Keeping every word and mark, copy all of the data.

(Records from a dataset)
§ §

What follows belongs to an exercise in optimizing a design on an open flow for small area, a short achievable clock period and few clock cycles per item; a production flow would make more cautious choices.
Function was checked by simulation only, so behaviour that the tests miss may differ from the original.

===== flow/config.mk =====
export PLATFORM = sky130hd
export DESIGN_NAME = stft_magnitude_spectrogram
export DESIGN_NICKNAME = stft_magnitude_spectrogram
export VERILOG_FILES = /design/flow/design.v
export SDC_FILE = /design/flow/constraint.sdc
export NUM_CORES = 4
export LEC_CHECK = 0
export CAP_MARGIN = 20
export CELL_PAD_IN_SITES_DETAIL_PLACEMENT = 1
export CORE_MARGIN = 2
export CORE_UTILIZATION = 20
export PLACE_DENSITY = 0.3
export SLEW_MARGIN = 20

===== flow/constraint.sdc =====
create_clock -name core_clock -period 15.0 [get_ports {clock}]
set_input_delay 3.0000 -clock core_clock [delete_from_list [all_inputs] [get_ports {clock}]]
set_output_delay 3.0000 -clock core_clock [all_outputs]
set_load 0.01 [all_outputs]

§ §

* _Written response_:
What follows belongs to an exercise in optimizing a design on an open flow for small area, a short achievable clock period and few clock cycles per item; a production flow would make more cautious choices.
Function was checked by simulation only, so behaviour that the tests miss may differ from the original.

===== flow/config.mk =====
export PLATFORM = sky130hd
export DESIGN_NAME = stft_magnitude_spectrogram
export DESIGN_NICKNAME = stft_magnitude_spectrogram
export VERILOG_FILES = /design/flow/design.v
export SDC_FILE = /design/flow/constraint.sdc
export NUM_CORES = 4
export LEC_CHECK = 0
export CAP_MARGIN = 20
export CELL_PAD_IN_SITES_DETAIL_PLACEMENT = 1
export CORE_MARGIN = 2
export CORE_UTILIZATION = 20
export PLACE_DENSITY = 0.3
export SLEW_MARGIN = 20

===== flow/constraint.sdc =====
create_clock -name core_clock -period 15.0 [get_ports {clock}]
set_input_delay 3.0000 -clock core_clock [delete_from_list [all_inputs] [get_ports {clock}]]
set_output_delay 3.0000 -clock core_clock [all_outputs]
set_load 0.01 [all_outputs]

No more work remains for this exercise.